After enduring the overdose of his bandmate and severing ties with his label, former Alice in Chains guitarist Jerry Cantrell is putting his life back together and enjoying the reconstruction.
“The past couple of years have been rough,” Cantrell admitted. And how. Alice in Chains singer Layne Staley died on the first date of Cantrell’s tour in support of his 2002 album, Degradation Trip, which meant the end of Alice in Chains (see “Layne Staley Died From Mix Of Heroin, Cocaine, Report Says” ). “It was a lot to get used to,” Cantrell said, “but I’m in a much different space now.”
A far more productive one, too. Since Cantrell moved from Seattle to Los Angeles eight months ago, he has written several new songs, recorded with numerous other high-profile rockers and played with some of his favorite musicians. He’s also been in communication with former Chains bassist Mike Inez and drummer Sean Kinney, and plans to jam with
them later this month.
“We don’t have any expectations,” he stressed. “We’re gonna get in a room, have a little fun and see what goes down. Anything’s possible.”
Inez and Kinney performed on Cantrell’s 1998 solo album, Boggy Depot, but haven’t played with him since Alice disbanded. Cantrell was busy working on other solo material with other musicians, but that wasn’t the only reason for the separation.
“I was kinda waiting to see if the Alice thing would ever materialize again,” he said. “But I really miss playing with those guys.”
Even if nothing magical happens with Inez and Kinney, if the last six months are any indication, Cantrell will remain busy. A top priority is writing new material and figuring out what to do with the tunes he wrote last year, which he said are unlike anything he’s previously recorded. “It’s really its own thing,” he said. “I’m not sure which direction I’m gonna go with them, but the music’s great. It’s definitely a next chapter, which is satisfying.”
One of the tracks features vocals by Cantrell’s friend, Filter frontman Richard Patrick. After the recording, Patrick returned the favor by having Cantrell record guitar riffs that may end up on the next Filter album.
Cantrell is also excited about “Ashes to Ashes,” a track he recorded last November with Damageplan, the brutal metal band consisting of former Pantera guitarist Dimebag Darrell and drummer Vinnie Paul (see “Damageplan Put Pantera Behind Them With New Found Power“ ). The song, submitted for the “Punisher” film soundtrack, features Cantrell on vocals alongside Damageplan singer Patrick Lachman, Cantrell said.

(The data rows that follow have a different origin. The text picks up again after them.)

`config.mk`:
```
export PLATFORM = sky130hd
export DESIGN_NAME = edu_sqrt
export DESIGN_NICKNAME = d
export VERILOG_FILES = /design/src/rtl/edu_pkg.sv /design/src/rtl/edu_sqrt.sv
export SDC_FILE = /design/constraint.sdc
export NUM_CORES = 2
export LEC_CHECK = 0
export BUFFER_PORTS_ARGS = -buffer_cell sky130_fd_sc_hd__buf_4
export CAP_MARGIN = 20
export CORE_AREA = 4 4 569 571
export DETAILED_ROUTE_END_ITERATION = 12
export DIE_AREA = 0 0 573 575
export GPL_TIMING_DRIVEN = 0
export PLACE_DENSITY = 0.6
export SYNTH_ARGS = -nofsm -noshare
export SYNTH_HDL_FRONTEND = slang
export SYNTH_SLANG_ARGS = --single-unit
```
`constraint.sdc`:
```
create_clock -name clk -period 3.5 [get_ports clk]
set_input_delay 0.7 -clock clk [delete_from_list [all_inputs] [get_ports clk]]
set_output_delay 0.7 -clock clk [all_outputs]
set_load 0.1 [all_outputs]
```
`src/rtl/edu_pkg.sv`:
```
// ----------------------------------------------------------------------------
// edu_pkg
// Shared widths, fixed-point constants and types of the equirectangular
// distance unit.
// ----------------------------------------------------------------------------
package edu_pkg;

    // input field widths and packed stream width
    localparam int LAT_W    = 28;
    localparam int LON_W    = 29;
    localparam int S_DATA_W = 120;
    localparam int DIST_W   = 32;

    // internal widths
    localparam int DLAT_W    = 28;
    localparam int DLON_W    = 29;
    localparam int X2_W      = 32;
    localparam int COS_W     = 31;
    localparam int SUM_W     = 63;
    localparam int ROOT_W    = 32;
    localparam int COS_TERMS = 7;

    // 1.0 in Q30
    localparam logic [COS_W-1:0] COS_ONE = 31'h4000_0000;

    // floor(2^32 * pi / 180)
    localparam logic [26:0] RAD_Q32 = 27'd74961320;

    // floor(2^24 * 6371 * pi / 180), km per degree
    localparam logic [30:0] KM_DEG_Q24 = 31'd1865541302;

    // coordinate differences carried alongside the cosine
    typedef struct packed {
        logic [DLAT_W-1:0] dlat;
        logic [DLON_W-1:0] dlon;
    } diff_t;

endpackage

```
`src/rtl/edu_sqrt.sv`:
```
// ----------------------------------------------------------------------------
// edu_sqrt
// Pipelined digit-by-digit square root, one result bit per stage, with a
// final round-to-nearest stage.
// ----------------------------------------------------------------------------
module edu_sqrt (
    input  logic                        clk,
    input  logic                        rst_n,
    input  logic                        en,
    input  logic                        in_valid,
    input  logic [edu_pkg::SUM_W-1:0]   radicand,
    output logic                        out_valid,
    output logic [edu_pkg::ROOT_W-1:0]  root
);
    import edu_pkg::*;

    localparam int RES_W = 64;

    logic [ROOT_W:0]     valid_reg;
    logic [SUM_W-1:0]    rem_reg [0:ROOT_W-1];
    logic [RES_W-1:0]    res_reg [0:ROOT_W-1];
    logic [ROOT_W-1:0]   root_reg;

    logic [SUM_W-1:0]    cur_rem [0:ROOT_W];
    logic [RES_W-1:0]    cur_res [0:ROOT_W];

    assign cur_rem[0] = radicand;
    assign cur_res[0] = '0;

    // one iteration per stage
    for (genvar i = 0; i < ROOT_W; i++)
    begin : g_stage
        localparam logic [RES_W-1:0] BIT = RES_W'(1) << (2 * (ROOT_W - 1 - i));
        logic [RES_W-1:0] trial;

        assign trial = cur_res[i] + BIT;

        always_ff @(posedge clk)
        begin
            if (en)
            begin
                if (RES_W'(cur_rem[i]) >= trial)
                begin
                    rem_reg[i] <= cur_rem[i] - SUM_W'(trial);
                    res_reg[i] <= (cur_res[i] >> 1) + BIT;
                end
                else
                begin
                    rem_reg[i] <= cur_rem[i];
                    res_reg[i] <= cur_res[i] >> 1;
                end
            end
        end

        assign cur_rem[i+1] = rem_reg[i];
        assign cur_res[i+1] = res_reg[i];
    end

    // valid chain
    always_ff @(posedge clk or negedge rst_n)
    begin
        if (!rst_n)
        begin
            valid_reg <= '0;
        end
        else if (en)
        begin
            valid_reg <= {valid_reg[ROOT_W-1:0], in_valid};
        end
    end

    // round to nearest, ties up
    always_ff @(posedge clk)
    begin
        if (en)
        begin
            if (RES_W'(cur_rem[ROOT_W]) > cur_res[ROOT_W])
            begin
                root_reg <= ROOT_W'(cur_res[ROOT_W] + RES_W'(1));
            end
            else
            begin
                root_reg <= ROOT_W'(cur_res[ROOT_W]);
            end
        end
    end

    assign out_valid = valid_reg[ROOT_W];
    assign root      = root_reg;

endmodule

```
==> metrics.txt <==
maximum clock insertion buffer count 4; Worst-path clk slew 60 ps; die height between 500 and 600 um; Layout area overhead 18.7%; register area share after synthesis 61.5%; final wirelength 350 mm; first-pass GRT wire length a little over 500 mm; die footprint about 330000 sq um; Worst Max-Slew Pin Slew 1130 ps; prevailing post-synth register cell edfxtp_1; Clock Latency Late Sink 910 ps; Max FO, Critical Path 5; Fmax achieved 0.275 GHz; core area 318000 sq um; Yosys cell types 96; flip-flop count of the largest register after layout 2016; CTS Buf Count around 290; Mean Syn Cell Area 12.3 sq um; Worst EP arrival 4330 ps; starting density of the core 40.0%; Final min period 3640 ps; metal2 WL 167 mm; Final Hold Fails 0; wire per inst 22.7 um; Synth area leaders edfxtp_1 (61%), ha_1 (5.8%), xnor2_1 (3.5%), xor2_1 (3.0%), a21oi_1 (2.3%); I/O Pins 100; CTS Sinks roughly 2600; Initial DRT Pass Iterations 6; Initial DRC Count 7272; Synth Register Bits 2609; most frequent cells in the layout edfxtp_1 (2576), nand2_1 (758), inv_1 (709); Yosys top cell area share about three fifths; met3 WL approximately 18 mm; worst hold slack 287 ps; Port Buffer Count 99; Worst Path Class, Setup register to register; Post-Syn Instances 10300; Hold Crit Class input port to asynchronous set/reset pin; Rel. slew slack 24.6%; worst vdd ir 0.000418 V; total track usage roughly a fifth; Final GP Congestion 0.912; antenna viol nets, final 0; Critical Path End Type register; via count 85200; largest net degree at the start of global routing 93; status finished, violations left; PwrDens 645 nW/um^2; startpoint type of the worst setup path register; DRC 0; worst slack at placement -2720 ps; Post-Syn Nets 11000; highest routed layer met5; GRT Residual Overflow 0; Die Width approximately 570 um; hpwl dp 266 mm; final total power 97400 uW; failing checks negative setup slack; CTS tree built; initial antenna violation count 16; most area-hungry cell type in the Yosys netlist edfxtp_1; Setup TNS -1100 ps; FFs w/ async S/R, synth under 10%; clock skew 74.7 ps; most common cell after layout, fill and taps aside edfxtp_1; fin crit share 104%; CTS root buffer clkbuf_16; RSZ-0062 raised after global routing yes; met1 WL 153 mm; Yosys warnings 0; vias in the first global route 82800; final count of pins violating max slew 0; Clock H-tree levels 5; CP required ~4200 ps; Final #Nets 11700; final core utilization 47.5%; row count between 200 and 250; share of cells above drive strength 1 15.6%; Leak 0.0561 uW; # Max-Cap Violations 0; Finish-stage setup viols 22; EDFF count, synth around 2600; DR vias/cell about 5.5; Worst Setup Slack, final -138 ps; Filler Cell Count 28000; Cell Area, Synth roughly 130000 sq um
==> final cells by class <==
class	count	area [sq um]	area share (%)
multi-input cells	6755	49900	33.0
well taps	4180	5230	3.46
diodes	4	10.0	0.00663
plain buffers	196	1400	0.925
clock buffers	344	7690	5.09
clock inverters	177	1890	1.25
repair buffers	438	3960	2.62
inverters	726	2730	1.81
flip-flops and latches	2609	78200	51.8
==> cell families (layout without fill, tap and decap cells) <==
group                      count (synthesis)  count (layout)  share of synthesized area, %
and+or+nand+nor                         3155            3155                          12.9
DFF                                     2609            2609                          61.5
AOI/OAI and AO/OA                       1958            1959                          9.48
buffers and inverters                    967            1881                          2.87
xor gates and xnor gates                 941             941                          6.48
adders and majority gates                592             592                          5.83
muxes                                    108             108                         0.944
other                                      0               4                             0
==> final timing paths <==
path                       slack [ps]              end  depth (start not counted)            start
setup / recovery                 -140  rem_reg[1][755]                         13  res_reg[1][650]
hold / removal                    290    valid_reg[20]                          2            rst_n
setup reg to reg                 -140  rem_reg[1][755]                         13  res_reg[1][650]
hold reg to reg                   390  rem_reg[0][530]                          0  rem_reg[0][467]
max in group asynchronous        2920    valid_reg[17]                          2            rst_n
min in group clk                  290         root[17]                          1               en
==> worst max-delay path, cell delays in order (launching register included) <==
cell and delay (ps):
edfxtp_1 480, inv_2 110, ha_4 210, nor2b_4 130
o311a_4 320, o41ai_4 290, buf_4 200, nand3_2 100
a311o_1 380, a31oi_4 290, o2111ai_4 170, or3_4 430
nor3_2 140, xor2_1 200
==> layer usage <==
layer  track usage [%]  up-vias
met5                 0        -
met4              6.49        4
met2              34.0     2365
met3              2.67      572
li1                  -    40100
met1              27.4    42200
==> timing repair <==
action                                  in CTS  in global routing
buffers inserted                            75                169
resized for setup                          469                696
hold buffers                                65                  0
hold endpoints to repair                    98                  0
endpoints found under the setup margin    3611                829
pin swaps                                   76                214
gates cloned                                 1                  4
==> where the power goes <==
| group | total [uW] | internal (uW) | switching [uW] | leakage (uW) |
|---|---|---|---|---|
| registers | 43500 | 39800 | 3690 | 0.0252 |
| clock network | 30600 | 18000 | 12600 | 0.00464 |
| logic | 23300 | 9580 | 13700 | 0.0262 |
| total | 97400 | 67400 | 30000 | 0.0561 |
==> through the flow <==
step           cell area (sq um)  instances
2_1_floorplan             127000      10300
3_3_place_gp              133000      14600
3_5_place_dp              134000      14600
4_1_cts                   147000      15300
5_1_grt                   151000      15400
6_report                  151000      15400
==> synth_stat cells (11+ instances only) <==
cell / count
xnor2_1: 508
xor2_1: 433
o21a_1: 87
nand4b_1: 33
o21bai_1: 54
inv_1: 724
dfrtp_1: 33
nor3b_1: 27
nor3_1: 281
a211oi_1: 52
nand2_1: 781
mux2_2: 95
and3_1: 52
or2_2: 46
o21ai_0: 566
nor2b_1: 92
a31o_2: 12
buf_2: 16
or4_1: 69
a2111oi_0: 20
a21o_1: 279
nand3_1: 192
o31ai_1: 29
nor4_1: 383
o31a_1: 11
and2_1: 26
nor4b_1: 59
a211o_1: 15
or3_1: 105
mux2i_1: 13
edfxtp_1: 2576
nor2_1: 577
clkbuf_1: 215
a21boi_0: 23
and4_1: 36
nand2b_1: 132
nand4_1: 182
a21oi_1: 589
o41ai_1: 12
a31oi_1: 47
ha_1: 591
o211ai_1: 35
nand3b_1: 34
Note: power is estimated with default switching activity, not from simulation.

“It happened around Thanksgiving,” he recalled. “I went hunting with my dad and brother, and we bagged a deer and then headed down to Dallas. I always give Darrell some of my kill, and we ended up hanging out. He had a tune he wanted me to check out, and it was great. So he said, ’We
don’t have any vocals on this. Why don’t you try to throw something down?’ I was really tired ’cause it was like 6 a.m., but he was really persistent. So I threw something down and it became this great track that sounds like Pantera crossed with Alice in Chains.”

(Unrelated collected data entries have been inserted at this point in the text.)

$ cat src/rtl/edu_pkg.sv
// ----------------------------------------------------------------------------
// edu_pkg
// Shared widths, fixed-point constants and types of the equirectangular
// distance unit.
// ----------------------------------------------------------------------------
package edu_pkg;

    // input field widths and packed stream width
    localparam int LAT_W    = 28;
    localparam int LON_W    = 29;
    localparam int S_DATA_W = 120;
    localparam int DIST_W   = 32;

    // internal widths
    localparam int DLAT_W    = 28;
    localparam int DLON_W    = 29;
    localparam int X2_W      = 32;
    localparam int COS_W     = 31;
    localparam int SUM_W     = 63;
    localparam int ROOT_W    = 32;
    localparam int COS_TERMS = 7;

    // 1.0 in Q30
    localparam logic [COS_W-1:0] COS_ONE = 31'h4000_0000;

    // floor(2^32 * pi / 180)
    localparam logic [26:0] RAD_Q32 = 27'd74961320;

    // floor(2^24 * 6371 * pi / 180), km per degree
    localparam logic [30:0] KM_DEG_Q24 = 31'd1865541302;

    // coordinate differences carried alongside the cosine
    typedef struct packed {
        logic [DLAT_W-1:0] dlat;
        logic [DLON_W-1:0] dlon;
    } diff_t;

endpackage

$ cat src/rtl/edu_cos_term.sv
// ----------------------------------------------------------------------------
// edu_cos_term
// One Horner step of the cosine series: t = 1 - ((x2 * t) >> 30) / n,
// clamped at zero, in three stages.
// ----------------------------------------------------------------------------
module edu_cos_term #(
    parameter int TERM_K = 7
) (
    input  logic                        clk,
    input  logic                        rst_n,
    input  logic                        en,
    input  logic                        in_valid,
    input  logic [edu_pkg::X2_W-1:0]    x2_in,
    input  logic [edu_pkg::COS_W-1:0]   t_in,
    input  edu_pkg::diff_t              diff_in,
    output logic                        out_valid,
    output logic [edu_pkg::X2_W-1:0]    x2_out,
    output logic [edu_pkg::COS_W-1:0]   t_out,
    output edu_pkg::diff_t              diff_out
);
    import edu_pkg::*;

    localparam int unsigned N_DIV = 2 * TERM_K * (2 * TERM_K - 1);
    localparam logic [31:0] RECIP = 32'((64'd1 << 32) / N_DIV);
    localparam logic [31:0] N_VAL = 32'(N_DIV);

    logic [2:0]        valid_reg;
    logic [62:0]       prod1_reg;
    logic [31:0]       m_reg;
    logic [63:0]       prod2_reg;
    logic [COS_W-1:0]  t_reg;
    logic [X2_W-1:0]   x2_reg [0:2];
    diff_t             diff_reg [0:2];

    logic [31:0] m_next;
    logic [31:0] q0;
    logic [31:0] rem;
    logic [31:0] q;

    // product scaled back to Q30
    assign m_next = prod1_reg[61:30];

    // quotient by reciprocal, one correction step
    always_comb
    begin
        q0  = prod2_reg[63:32];
        rem = m_reg - 32'(q0 * N_VAL);
        q   = (rem >= N_VAL) ? q0 + 32'd1 : q0;
    end

    // valid chain
    always_ff @(posedge clk or negedge rst_n)
    begin
        if (!rst_n)
        begin
            valid_reg <= '0;
        end
        else if (en)
        begin
            valid_reg <= {valid_reg[1:0], in_valid};
        end
    end

    // datapath stages
    always_ff @(posedge clk)
    begin
        if (en)
        begin
            prod1_reg   <= 63'(x2_in) * 63'(t_in);
            x2_reg[0]   <= x2_in;
            diff_reg[0] <= diff_in;
            m_reg       <= m_next;
            prod2_reg   <= 64'(m_next) * 64'(RECIP);
            x2_reg[1]   <= x2_reg[0];
            diff_reg[1] <= diff_reg[0];
            t_reg       <= (q < 32'(COS_ONE)) ? COS_ONE - COS_W'(q) : '0;
            x2_reg[2]   <= x2_reg[1];
            diff_reg[2] <= diff_reg[1];
        end
    end

    assign out_valid = valid_reg[2];
    assign x2_out    = x2_reg[2];
    assign t_out     = t_reg;
    assign diff_out  = diff_reg[2];

endmodule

Visiting another musical dimension, Cantrell entered the studio two weeks ago with veteran rockers Heart to record a solo for “Fallen Ones,” scheduled to appear on the group’s upcoming album. “The song is really rocking and soulful, and that was fun,” he said. “They guested on [Alice in Chains’ 1992 EP] Sap, so we’ve been friends for a
Cantrell recently played two gigs with supergroup cover band Camp Freddy, which also features Jane’s Addiction guitarist Dave Navarro, former Guns N’ Roses drummer Matt Sorum, Red Hot Chili Peppers drummer Chad Smith and Cult guitarist Billy Duffy. The experience inspired Cantrell to schedule a jam session with Smith and talk to Duffy about
forming their own cover band.
Camp Freddy played at a Houston Super Bowl party, and earlier that day Cantrell did a solo show as part of Sammy Hagar’s Super Bash.
On February 22 in Seattle, Cantrell will help celebrate the music of
Jimi Hendrix. The guitarist will join Mitch Mitchell of
the Jimi Hendrix Experience and Billy Cox of Hendrix’s Band of Gypsies for versions of “Hey Joe,” “Manic Depression,” “Spanish Castle Magic” and “Stone Free,” the latter of
which will feature vocals by Bad Company’s Paul Rodgers.
Later this year, Columbia Records plans to release a double-disc
“essential” Alice in Chains compilation, which will likely mean more
performance and promotion obligations for Cantrell.
“The funny thing is, I didn’t plan to be this busy, it’s just
happening,” Cantrell said. “I actually slated some time to chill out in
my new hometown and write. But all these opportunities have presented
themselves just from hanging out with my buddies. It’s a great thing,
and I’m really happy to be in the space I’m at.”